Archivo de 13 de marzo de 2012

~ CON CARME RUSCALLEDA

Carme Ruscalleda, durante su ponencia de ayer.

Carme Ruscalleda, durante su ponencia de ayer.

Ayer tuve la suerte de compartir unas horas con Carme Ruscalleda, primero en el restaurante marinero de Toni Serapio, Sa Roqueta, y luego como oyente de la conferencia inaugural del ciclo universitario La bona vida, organizado por Pere Palou, director de Política Deportiva de la UIB y bon vivant. La cocinera catalana, propietaria del Sant Pau, en Sant Pol de Mar, dijo que su formación empezó en casa de sus padres, donde «siempre se hablaba de comida», algo decisivo para la educación del gusto. A la hora de comer o cenar, se apagaba la tele y el único tema de conversación era el propio condumio.
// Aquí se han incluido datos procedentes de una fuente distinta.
$ cat src/rtl/bgc_group_tracker.sv
module bgc_group_tracker
  import bgc_pkg::*;
#(
  parameter int SLOTS = NSLOT,
  parameter int RID_W = REG_W
) (
  input  logic                         clk,
  input  logic                         rst,
  input  logic                         accept,
  input  logic                         legal,
  input  logic [SLOTS-1:0]             stops,
  input  logic [SLOTS-1:0][RID_W-1:0]  dst,
  input  logic [SLOTS-1:0][RID_W-1:0]  srca,
  input  logic [SLOTS-1:0][RID_W-1:0]  srcb,
  output logic [SLOTS-1:0]             raw,
  output logic [SLOTS-1:0]             waw
);
  localparam int NREG = 1 << RID_W;

  logic [NREG-1:0]             written_q, written_d;
  logic [SLOTS-1:0]            reach_prior;  // slot still in the group opened before this bundle
  logic [SLOTS-1:0][SLOTS-1:0] link;         // link[k][j]: slots k<j share a group
  logic [SLOTS-1:0]            survive;      // slot's write stays live past this bundle

  always_comb begin
    reach_prior[0] = 1'b1;
    for (int j = 1; j < SLOTS; j++)
      reach_prior[j] = reach_prior[j-1] & ~stops[j-1];

    link = '0;
    for (int j = 1; j < SLOTS; j++) begin
      link[j-1][j] = ~stops[j-1];
      for (int k = j - 2; k >= 0; k--)
        link[k][j] = link[k+1][j] & ~stops[k];
    end

    for (int k = 0; k < SLOTS - 1; k++)
      survive[k] = link[k][SLOTS-1];
    survive[SLOTS-1] = 1'b1;
  end

  // Conflict search: scoreboard for the carried part, pairwise compare inside the bundle
  always_comb begin
    logic hit_r, hit_w;
    for (int j = 0; j < SLOTS; j++) begin
      hit_r = reach_prior[j] & (written_q[srca[j]] | written_q[srcb[j]]);
      hit_w = reach_prior[j] & (dst[j] != '0) & written_q[dst[j]];
      for (int k = 0; k < j; k++) begin
        if (link[k][j] && dst[k] != '0) begin
          hit_r = hit_r | (dst[k] == srca[j]) | (dst[k] == srcb[j]);
          hit_w = hit_w | (dst[k] == dst[j]);
        end
      end
      raw[j] = legal & hit_r;
      waw[j] = legal & hit_w;
    end
  end

  always_comb begin
    written_d = written_q;
    if (accept && legal) begin
      if (stops[SLOTS-1] || !reach_prior[SLOTS-1])
        written_d = '0;
      if (!stops[SLOTS-1]) begin
        for (int k = 0; k < SLOTS; k++)
          if (survive[k] && dst[k] != '0)
            written_d[dst[k]] = 1'b1;
      end
    end
  end

  always_ff @(posedge clk) begin
    if (rst) written_q <= '0;
    else     written_q <= written_d;
  end
endmodule
==> src/rtl/rxq_pkg.sv <==
package rxq_pkg;

    localparam int CHAR_W = 8;

    typedef struct packed {
        logic              brk;
        logic              frm;
        logic              par;
        logic [CHAR_W-1:0] data;
    } rxq_entry_t;

    typedef enum logic [1:0] {
        S_EMPTY   = 2'd0,
        S_PARTIAL = 2'd1,
        S_FULL    = 2'd2
    } fill_state_t;

endpackage

==> src/rtl/rxq_fill_fsm.sv <==
module rxq_fill_fsm
    import rxq_pkg::*;
#(
    parameter int DEPTH = 64,
    localparam int AW = (DEPTH > 1) ? $clog2(DEPTH) : 1
) (
    input  logic          clk,
    input  logic          rst_n,
    input  logic          push_i,
    input  logic          pop_i,
    output logic          push_ok_o,
    output logic          pop_ok_o,
    output logic          ovr_evt_o,
    output logic [AW-1:0] wr_ptr_o,
    output logic [AW-1:0] rd_ptr_o,
    output fill_state_t   state_o
);

    localparam logic [AW:0]   OCC_LAST = (AW+1)'(DEPTH - 1);
    localparam logic [AW-1:0] PTR_LAST = AW'(DEPTH - 1);

    fill_state_t   state_q, state_d;
    logic [AW:0]   occ_q;
    logic [AW-1:0] wr_q, rd_q;

    // state register
    always_ff @(posedge clk or negedge rst_n) begin
        if (!rst_n) state_q <= S_EMPTY;
        else        state_q <= state_d;
    end

    // next state and per-cycle outputs
    always_comb begin
        state_d   = state_q;
        push_ok_o = 1'b0;
        pop_ok_o  = 1'b0;
        ovr_evt_o = 1'b0;
        unique case (state_q)
            S_EMPTY: begin
                push_ok_o = push_i;
                if (push_i) state_d = (DEPTH == 1) ? S_FULL : S_PARTIAL;
            end
            S_PARTIAL: begin
                push_ok_o = push_i;
                pop_ok_o  = pop_i;
                if (push_i && !pop_i && occ_q == OCC_LAST)
                    state_d = S_FULL;
                else if (pop_i && !push_i && occ_q == (AW+1)'(1))
                    state_d = S_EMPTY;
            end
            S_FULL: begin
                pop_ok_o  = pop_i;
                ovr_evt_o = push_i;
                if (pop_i) state_d = (DEPTH == 1) ? S_EMPTY : S_PARTIAL;
            end
            default: state_d = S_EMPTY;
        endcase
    end

    // occupancy and pointers
    always_ff @(posedge clk or negedge rst_n) begin
        if (!rst_n) begin
            occ_q <= '0;
            wr_q  <= '0;
            rd_q  <= '0;
        end else begin
            if (push_ok_o) wr_q <= (wr_q == PTR_LAST) ? '0 : wr_q + 1'b1;
            if (pop_ok_o)  rd_q <= (rd_q == PTR_LAST) ? '0 : rd_q + 1'b1;
            if (push_ok_o && !pop_ok_o)      occ_q <= occ_q + 1'b1;
            else if (pop_ok_o && !push_ok_o) occ_q <= occ_q - 1'b1;
        end
    end

    assign wr_ptr_o = wr_q;
    assign rd_ptr_o = rd_q;
    assign state_o  = state_q;

    // the empty state and a zero occupancy count always agree
    a_r2_empty_matches_occ: assert property (@(posedge clk) disable iff (!rst_n)
        (state_q == S_EMPTY) == (occ_q == '0));

    // a lone push into a full queue leaves occupancy unchanged
    a_r6_full_push_dropped: assert property (@(posedge clk) disable iff (!rst_n)
        (state_q == S_FULL && push_i && !pop_i) |=> (occ_q == $past(occ_q)) && state_q == S_FULL);

    // a lone pop on an empty queue keeps it empty
    a_r8_empty_pop_ignored: assert property (@(posedge clk) disable iff (!rst_n)
        (state_q == S_EMPTY && pop_i && !push_i) |=> (occ_q == '0));

    // a push with a pop in the partial state keeps occupancy
    a_r10_push_pop_nets: assert property (@(posedge clk) disable iff (!rst_n)
        (state_q == S_PARTIAL && push_i && pop_i) |=> $stable(occ_q));

endmodule

==> src/rtl/rxq_store.sv <==
module rxq_store
    import rxq_pkg::*;
#(
    parameter int DEPTH = 64,
    localparam int AW = (DEPTH > 1) ? $clog2(DEPTH) : 1
) (
    input  logic          clk,
    input  logic          wr_en_i,
    input  logic [AW-1:0] wr_ptr_i,
    input  rxq_entry_t    wr_entry_i,
    input  logic [AW-1:0] rd_ptr_i,
    output rxq_entry_t    rd_entry_o
);

    rxq_entry_t slots [DEPTH];

    always_ff @(posedge clk) begin
        if (wr_en_i) slots[wr_ptr_i] <= wr_entry_i;
    end

    assign rd_entry_o = slots[rd_ptr_i];

endmodule

==> src/rtl/rxq_err_tally.sv <==
module rxq_err_tally #(
    parameter int DEPTH = 64,
    localparam int CW = $clog2(DEPTH + 1)
) (
    input  logic          clk,
    input  logic          rst_n,
    input  logic          inc_i,
    input  logic          dec_i,
    output logic [CW-1:0] count_o
);

    logic [CW-1:0] cnt_q;

    always_ff @(posedge clk or negedge rst_n) begin
        if (!rst_n)              cnt_q <= '0;
        else if (inc_i && !dec_i) cnt_q <= cnt_q + 1'b1;
        else if (dec_i && !inc_i) cnt_q <= cnt_q - 1'b1;
    end

    assign count_o = cnt_q;

    // the tally never decrements below zero
    a_r4_tally_no_underflow: assert property (@(posedge clk) disable iff (!rst_n)
        (cnt_q == '0) |-> !(dec_i && !inc_i));

    // simultaneous increment and decrement leaves the tally unchanged
    a_r10_tally_nets: assert property (@(posedge clk) disable iff (!rst_n)
        (inc_i && dec_i) |=> $stable(cnt_q));

endmodule

==> src/rtl/uart_rx_errfifo.sv <==
module uart_rx_errfifo
    import rxq_pkg::*;
#(
    parameter int DEPTH = 64,
    localparam int AW = (DEPTH > 1) ? $clog2(DEPTH) : 1,
    localparam int CW = $clog2(DEPTH + 1)
) (
    input  logic        clk,
    input  logic        rst_n,
    input  logic        push_i,
    input  logic [7:0]  push_data_i,
    input  logic        push_brk_i,
    input  logic        push_frm_i,
    input  logic        push_par_i,
    input  logic        pop_i,
    output logic [7:0]  pop_data_o,
    input  logic        stat_rd_i,
    output logic [7:0]  status_o,
    input  logic        thr_empty_i,
    input  logic        tsr_empty_i
);

    logic          push_ok, pop_ok, ovr_evt;
    logic [AW-1:0] wr_ptr, rd_ptr;
    fill_state_t   fill_state;
    rxq_entry_t    in_entry, head;
    logic          head_valid, head_err, in_err;
    logic [CW-1:0] err_cnt;
    logic          ovr_q;

    rxq_fill_fsm #(.DEPTH(DEPTH)) u_fill (
        .clk       (clk),
        .rst_n     (rst_n),
        .push_i    (push_i),
        .pop_i     (pop_i),
        .push_ok_o (push_ok),
        .pop_ok_o  (pop_ok),
        .ovr_evt_o (ovr_evt),
        .wr_ptr_o  (wr_ptr),
        .rd_ptr_o  (rd_ptr),
        .state_o   (fill_state)
    );

    // a break character is always stored as zero data
    always_comb begin
        in_entry.brk  = push_brk_i;
        in_entry.frm  = push_frm_i;
        in_entry.par  = push_par_i;
        in_entry.data = push_brk_i ? '0 : push_data_i;
    end

    rxq_store #(.DEPTH(DEPTH)) u_store (
        .clk        (clk),
        .wr_en_i    (push_ok),
        .wr_ptr_i   (wr_ptr),
        .wr_entry_i (in_entry),
        .rd_ptr_i   (rd_ptr),
        .rd_entry_o (head)
    );

    assign head_valid = (fill_state != S_EMPTY);
    assign head_err   = head_valid && (head.brk || head.frm || head.par);
    assign in_err     = push_brk_i || push_frm_i || push_par_i;

    rxq_err_tally #(.DEPTH(DEPTH)) u_tally (
        .clk     (clk),
        .rst_n   (rst_n),
        .inc_i   (push_ok && in_err),
        .dec_i   (pop_ok && head_err),
        .count_o (err_cnt)
    );

    // sticky overrun: a new overrun outranks a clearing read
    always_ff @(posedge clk or negedge rst_n) begin
        if (!rst_n)         ovr_q <= 1'b0;
        else if (ovr_evt)   ovr_q <= 1'b1;
        else if (stat_rd_i) ovr_q <= 1'b0;
    end

    assign pop_data_o = pop_ok ? head.data : 8'h00;

    always_comb begin
        status_o[0] = head_valid;
        status_o[1] = ovr_q;
        status_o[2] = head_valid && head.par;
        status_o[3] = head_valid && head.frm;
        status_o[4] = head_valid && head.brk;
        status_o[5] = thr_empty_i;
        status_o[6] = thr_empty_i && tsr_empty_i;
        status_o[7] = (err_cnt != '0);
    end

    // a read without a fresh overrun leaves the flag clear
    a_r7_read_clears: assert property (@(posedge clk) disable iff (!rst_n)
        (stat_rd_i && !ovr_evt) |=> !status_o[1]);

    // an overrun always shows in the status next cycle
    a_r6_overrun_flagged: assert property (@(posedge clk) disable iff (!rst_n)
        ovr_evt |=> status_o[1]);

    // popping a break character yields zero data
    a_r5_break_zero: assert property (@(posedge clk) disable iff (!rst_n)
        (pop_i && status_o[4]) |-> (pop_data_o == 8'h00));

    // the error summary implies a non-empty queue
    a_r4_summary_needs_data: assert property (@(posedge clk) disable iff (!rst_n)
        status_o[7] |-> status_o[0]);

    // without a pop, the head error bits hold across the next edge
    a_r3_head_stable: assert property (@(posedge clk) disable iff (!rst_n)
        (status_o[0] && !pop_i) |=> $stable(status_o[4:2]));

endmodule

==> config.mk <==
export PLATFORM = sky130hd
export DESIGN_NAME = uart_rx_errfifo
export DESIGN_NICKNAME = d
export VERILOG_FILES = /design/src/rtl/rxq_pkg.sv /design/src/rtl/rxq_fill_fsm.sv /design/src/rtl/rxq_store.sv /design/src/rtl/rxq_err_tally.sv /design/src/rtl/uart_rx_errfifo.sv
export SDC_FILE = /design/constraint.sdc
export NUM_CORES = 1
export LEC_CHECK = 0
export BUFFER_PORTS_ARGS = -buffer_cell sky130_fd_sc_hd__buf_2
export CORE_UTILIZATION = 40
export CTS_CLUSTER_SIZE = 40
export DETAILED_ROUTE_END_ITERATION = 8
export GPL_TIMING_DRIVEN = 0
export MAX_ROUTING_LAYER = met4
export PLACE_DENSITY = 0.67
export SKIP_CTS_REPAIR_TIMING = 1
export SYNTH_ARGS = -nofsm -noshare
export SYNTH_HDL_FRONTEND = slang
export SYNTH_HIERARCHICAL = 1
export SYNTH_SLANG_ARGS = --single-unit
==> constraint.sdc <==
create_clock -name clk -period 4 [get_ports clk]
set_clock_uncertainty 0.05 [all_clocks]
set_input_delay 0.4 -clock clk [delete_from_list [all_inputs] [get_ports clk]]
set_output_delay 0.4 -clock clk [all_outputs]
set_load 0.005 [all_outputs]
==> flow_metrics.env <==
export IMPL_status="complete, but fails checks"
export IMPL_violations="negative setup slack"
export IMPL_ys_warn_count=6
export IMPL_finalSetupViolations=10
export IMPL_min_period_ns=4.13
export IMPL_startpoint_type="flip-flop"
export IMPL_design_die_area_um2=74100
export IMPL_drive_gt1_frac=0.261
export IMPL_postLayoutCoreUtil=0.472
export IMPL_yosysSeqAreaShare=0.749
export IMPL_critical_path_class="reg2reg"
export IMPL_multi_input_area_um2=7210
export IMPL_synth_top_area_cell="edfxtp_1"
export IMPL_regArea_um2=21900
export IMPL_totalWireLength_um=66800
export IMPL_synth_fp_nets=1507
export IMPL_drv_cap=0
export IMPL_initial_utilization=0.406
export IMPL_hold_viol=0
export IMPL_fin_ws_ns=-0.125
export IMPL_ant_nets=0
export IMPL_track_usage=0.186
export IMPL_synth_edf_count=704
export IMPL_grt_pass1_vias=14800
export IMPL_root_buffer="clkbuf_16"
export IMPL_gp_congestion=0.906
export IMPL_grt_pass1_wl_um=97800
export IMPL_cp_arrival_ns=4.55
export IMPL_clk_pin_slew_ns=0.06
export IMPL_hold_path_startpoint="stat_rd_i"
export IMPL_worst_pin_slew_ns=1.33
export IMPL_r2r_cells=17
export IMPL_synth_area_leaders="edfxtp_1 72%, mux4_2 12%, mux2i_1 2.5%"
export IMPL_die_y_um=272
export IMPL_r2r_start="u_fill/rd_ptr_o[0]$_DFFE_PN0P_"
export IMPL_pin_count=34
export IMPL_drt_first_iter_violations=1512
export IMPL_synth_seq_cells=733
export IMPL_clock_latency_ns=0.60
export IMPL_viasPerCell=5.70
export IMPL_drt_pass1_iterations=8
export IMPL_vdd_drop_max_mv=0.465
export IMPL_r2r_end="u_tally/count_o[6]$_DFFE_PN0P_"
export IMPL_synth_ff_type="edfxtp_1"
export IMPL_crit_path_top_delay_cell="mux4_2"
export IMPL_hold_end="ovr_q$_DFFE_PN0P_"
export IMPL_netlist_area_leader_share=0.724
export IMPL_cts_inserted_buffers=73
export IMPL_overflow=0
export IMPL_crit_fanout=7
export IMPL_dp_hpwl_um=42700
export IMPL_r2r_slack_ns=-0.13
export IMPL_syn_area_per_cell_um2=19.8
export IMPL_vias=15000
export IMPL_antenna_found_initial=0
export IMPL_hold_class="in2reg"
export IMPL_h_tree_depth=3
export IMPL_grt_start_max_net_pins=74
export IMPL_total_leakage_power_uw=0.0111
export IMPL_syn_area_um2=29200
export IMPL_io_buffers=33
export IMPL_synth_distinct_cells=55
export IMPL_rows=98
export IMPL_antenna_cells=0
export IMPL_required_ns=4.43
export IMPL_fp_dieW_um=272
export IMPL_clock_fmax_ghz=0.242
export IMPL_fillCellCount=5951
export IMPL_crit_path_cell_trace="buf_6 -> buf_12 -> buf_16 -> mux4_2 -> mux2i_4 -> a32o_2 -> nor4_4 -> a31o_1 -> o311a_1 -> inv_2 -> ha_4 -> inv_6 -> fa_2 -> a211oi_4 -> or3_1 -> o211ai_2 -> xor2_1"
export IMPL_end_kind="flip-flop"
export IMPL_period_share=1.03
export IMPL_clkSinkCount=733
export IMPL_drc_errors=0
export IMPL_holdPathStages=3
export IMPL_synth_most_common_cell="edfxtp_1"
export IMPL_synthCells=1471
export IMPL_cts_tree="done"
export IMPL_wl_per_cell_um=25.4
export IMPL_clockBufferDepth=3
export IMPL_slew_viol_final=0
export IMPL_dp_cells=2464
export IMPL_synthToLayoutAreaGrowth_pct=16.2
export IMPL_rsz0062_at_grt="yes"
export IMPL_ys_top_cells_by_count="704 x edfxtp_1, 158 x mux4_2, 74 x nor2_1"
export IMPL_slew_headroom=0.112
export IMPL_final_cells=2625
export IMPL_core_um2=71900
export IMPL_powerDensity_nw_per_um2=692
export IMPL_slowest_delay_ns=0.56
export IMPL_nNetsFinal=1655
export IMPL_async_reset_ff_frac=0.0396
critical path: cells and delay by family, from the launching register on:
| kind | cells | cell delay [ns] |
|---|---|---|
| fa+ha+maj | 2 | 0.57 |
| flops | 1 | 0.38 |
| simple gates | 2 | 0.24 |
| mux | 2 | 0.76 |
| xor+xnor | 1 | 0.16 |
| buf+inv | 5 | 0.62 |
| compound gates | 5 | 1.21 |
cells in the final DEF (no fill, tap or decap), types with 11 or more instances in the layout:
cell type and n:
clkbuf_16 80, mux2i_1 66, clkinv_1 22, nand3_1 16, mux4_2 158, nor2b_1 18
buf_12 14, clkbuf_1 31, a221oi_1 16, buf_6 13, nor2_1 74, o21ai_0 18
dfrtp_1 28, and2_1 16, nand2_1 59, a21oi_1 20, buf_4 41, a31o_1 11
buf_2 33, edfxtp_1 704, ha_1 12, a22oi_1 11
power breakdown:
| part | internal (uW) | switching (uW) |
|---|---|---|
| Clock | 3710 | 2760 |
| Combinational | 3600 | 4390 |
| Sequential | 8750 | 243 |
metrics by stage:
stage          cell area, um^2  worst slack (ns)  hold WS, ns  setup TNS (ns)  total power [uW]
6_report                 33900            -0.125       0.0320          -0.651             23500
3_3_place_gp             30500             -1.85        0.413         -714.51             15900
5_1_grt                  33900            -0.266       0.0387           -1.31             24300
4_1_cts                  33100             -1.56       -0.214          -17.91             22500
2_1_floorplan            29200           0.00546       0.0544               0             13700
3_5_place_dp             30800             -1.56        0.417          -11.04             16000
layer usage:
layer,track usage,part of all wire
met1,0.246,0.41
met2,0.292,0.49
met3,0.0380,0.080
met4,0.0497,0.019
met5,-,0
worst max path at each step:
stage / end / startpoint
after global placement: u_store/slots[36][4]$_DFFE_PP_ / push_brk_i
final: u_tally/count_o[6]$_DFFE_PN0P_ / u_fill/rd_ptr_o[0]$_DFFE_PN0P_
after detailed placement: u_tally/count_o[6]$_DFFE_PN0P_ / u_fill/rd_ptr_o[4]$_DFFE_PN0P_
after floorplan: u_tally/count_o[6]$_DFFE_PN0P_ / u_fill/rd_ptr_o[0]$_DFFE_PN0P_
after global routing: u_tally/count_o[6]$_DFFE_PN0P_ / u_fill/rd_ptr_o[0]$_DFFE_PN0P_
after CTS: u_tally/count_o[6]$_DFFE_PN0P_ / u_fill/rd_ptr_o[4]$_DFFE_PN0P_
layout make-up:
class,count,share of cell area
clock buffer,95,0.0600
inverter,12,0.00159
timing repair buffer,74,0.0187
buffer,78,0.0203
sequential,733,0.645
tap,950,0.0351
multi-input combinational,647,0.213
clock inverter,36,0.00664
kinds of logic (layout without fill, tap and decap cells):
family	count (synthesis)	after routing	synth area share
DFF	733	733	0.749
AOI/OAI and AO/OA	135	135	0.0339
buffers and inverters	91	295	0.0153
muxes	232	232	0.147
adders and majority gates	18	18	0.00797
xor gates and xnor gates	19	19	0.00570
and+or+nand+nor	243	243	0.0406
state kept, by name, summed over array words and instances (netlist names):
signal	count
u_fill/wr_ptr_o	6
u_fill/occ_q	7
ovr_q	1
u_tally/count_o	7
u_fill/state_o	2
u_store/slots	704
u_fill/rd_ptr_o	6
Note: power is estimated with default switching activity, not from simulation.
===== src/rtl/sfl_uma_pkg.sv =====
// Shared types for the SPI flash software-transaction engine.
// Assumes the control byte layout is fixed by software: count, address enable,
// direction, select, start (LSB to MSB).
package sfl_uma_pkg;

    typedef struct packed {
        logic       go;     // bit 7: start / busy
        logic [1:0] sel;    // bits 6:5: device select
        logic       wr;     // bit 4: write data phase
        logic       aen;    // bit 3: address phase enable
        logic [2:0] cnt;    // bits 2:0: data byte count
    } uma_ctrl_t;

    typedef enum logic [1:0] {
        ST_IDLE   = 2'd0,
        ST_SETUP  = 2'd1,
        ST_SHIFT  = 2'd2,
        ST_FINISH = 2'd3
    } seq_state_t;

endpackage
[src/rtl/iob_cycle_gen.sv]
module iob_cycle_gen
    import iob_pkg::*;
#(
    parameter int ADDR_W      = 24,
    parameter int DATA_W      = 16,
    parameter int SPEED_LSB   = 19,
    parameter int SLOW_CLKS   = 10,
    parameter int MED_CLKS    = 8,
    parameter int FAST_CLKS   = 6,
    parameter int BCLK_STAGES = 1
) (
    input  logic              clk,
    input  logic              rst,
    input  logic              req,
    input  logic              req_we,
    input  logic              req_wide,
    input  logic [ADDR_W-1:0] req_addr,
    input  logic [DATA_W-1:0] req_wdata,
    output logic              ready,
    output logic [DATA_W-1:0] rdata,
    input  logic              bclk,
    input  logic              stretch,
    output logic              io_strobe_n,
    output logic [ADDR_W-1:0] io_addr,
    output logic              io_we,
    output logic              io_wide,
    output logic [DATA_W-1:0] io_dout,
    output logic              io_oe,
    input  logic [DATA_W-1:0] io_din
);

    localparam int MAX_CLKS = int'(max3(SLOW_CLKS, MED_CLKS, FAST_CLKS));
    localparam int CNT_W    = $clog2(MAX_CLKS + 1);

    speed_e           dec_speed;
    logic [CNT_W-1:0] dec_width;
    logic             bclk_rise;
    logic             bclk_fall;
    logic             accept;
    logic             strobe_run;
    logic             timer_last;

    iob_speed_decode #(
        .ADDR_W   (ADDR_W),
        .SPEED_LSB(SPEED_LSB),
        .SLOW_CLKS(SLOW_CLKS),
        .MED_CLKS (MED_CLKS),
        .FAST_CLKS(FAST_CLKS),
        .CNT_W    (CNT_W)
    ) u_decode (
        .addr (req_addr),
        .speed(dec_speed),
        .width(dec_width)
    );

    iob_edge_detect #(
        .STAGES(BCLK_STAGES)
    ) u_bclk_edge (
        .clk   (clk),
        .rst   (rst),
        .sig_in(bclk),
        .rise  (bclk_rise),
        .fall  (bclk_fall)
    );

    iob_strobe_timer #(
        .CNT_W(CNT_W)
    ) u_timer (
        .clk     (clk),
        .rst     (rst),
        .load    (accept),
        .load_val(dec_width),
        .run     (strobe_run),
        .hold    (stretch),
        .last    (timer_last)
    );

    iob_cycle_fsm #(
        .ADDR_W(ADDR_W),
        .DATA_W(DATA_W)
    ) u_fsm (
        .clk        (clk),
        .rst        (rst),
        .req        (req),
        .req_we     (req_we),
        .req_wide   (req_wide),
        .req_addr   (req_addr),
        .req_wdata  (req_wdata),
        .req_speed  (dec_speed),
        .bclk_rise  (bclk_rise),
        .bclk_fall  (bclk_fall),
        .stretch    (stretch),
        .timer_last (timer_last),
        .io_din     (io_din),
        .accept     (accept),
        .strobe_run (strobe_run),
        .ready      (ready),
        .rdata      (rdata),
        .io_strobe_n(io_strobe_n),
        .io_addr    (io_addr),
        .io_we      (io_we),
        .io_wide    (io_wide),
        .io_dout    (io_dout),
        .io_oe      (io_oe)
    );

endmodule
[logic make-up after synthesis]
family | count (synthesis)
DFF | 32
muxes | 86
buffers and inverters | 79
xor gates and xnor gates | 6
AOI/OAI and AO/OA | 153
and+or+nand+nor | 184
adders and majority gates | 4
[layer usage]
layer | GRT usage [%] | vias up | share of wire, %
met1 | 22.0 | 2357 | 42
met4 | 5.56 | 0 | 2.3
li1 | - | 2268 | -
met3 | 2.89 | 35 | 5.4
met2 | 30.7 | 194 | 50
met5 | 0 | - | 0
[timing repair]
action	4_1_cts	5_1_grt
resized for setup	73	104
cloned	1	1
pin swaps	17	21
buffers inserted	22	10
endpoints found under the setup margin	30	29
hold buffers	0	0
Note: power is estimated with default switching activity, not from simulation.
[config.mk]
export PLATFORM = sky130hd
export DESIGN_NAME = locked_seq_lock_gen
export DESIGN_NICKNAME = d
export VERILOG_FILES = /design/src/rtl/locked_seq_lock_gen.sv
export SDC_FILE = /design/constraint.sdc
export NUM_CORES = 1
export LEC_CHECK = 0
export BUFFER_PORTS_ARGS = -buffer_cell sky130_fd_sc_hd__buf_2
export CELL_PAD_IN_SITES_DETAIL_PLACEMENT = 2
export CELL_PAD_IN_SITES_GLOBAL_PLACEMENT = 2
export CORE_MARGIN = 2
export CORE_UTILIZATION = 26
export CTS_CLUSTER_SIZE = 8
export DETAILED_ROUTE_END_ITERATION = 12
export MAX_ROUTING_LAYER = met4
export PLACE_DENSITY_LB_ADDON = 0.1
export SYNTH_ARGS = -nofsm -noshare
export SYNTH_HDL_FRONTEND = slang
export SYNTH_SLANG_ARGS = --single-unit
[constraint.sdc]
create_clock -name clk -period 1.7 [get_ports clk]
set_input_delay 0.17 -clock clk [delete_from_list [all_inputs] [get_ports clk]]
set_output_delay 0.17 -clock clk [all_outputs]
set_load 0.02 [all_outputs]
Ruscalleda fue antes charcutera que cocinera, y en ese oficio ya empezó a experimentar, haciendo butifarras «con especias que no tocaban». Este comentario hizo que me acordara de otro chef-cansalader catalán, pero afincado en Mallorca, Xesc Reina, un inquieto artesano. Como cocinera -explicó-, su meta es que los comensales de Sant Pau «noten que están en el Maresme y en una determinada época del año». Uno de los platos de su menú vigente se llama Primavera de invierno y lleva «guisantes del Maresme con butifarra negra hecha en la casa». La cocinera dijo que siempre se ha imaginado la bandera de su comarca «de color verde guisante». Yo descubrí un buen día mi bandera (la única) en una loncha de jamón cortada a cuchillo, llena de cambiantes matices, casi transparente. Debe ser la única bandera que huele (tan bien) y que se deja comer. Carme Ruscalleda afirmó que ante un buen jamón, «el cocinero sólo puede hacer una cosa: apagar el fuego y unirse a la fiesta».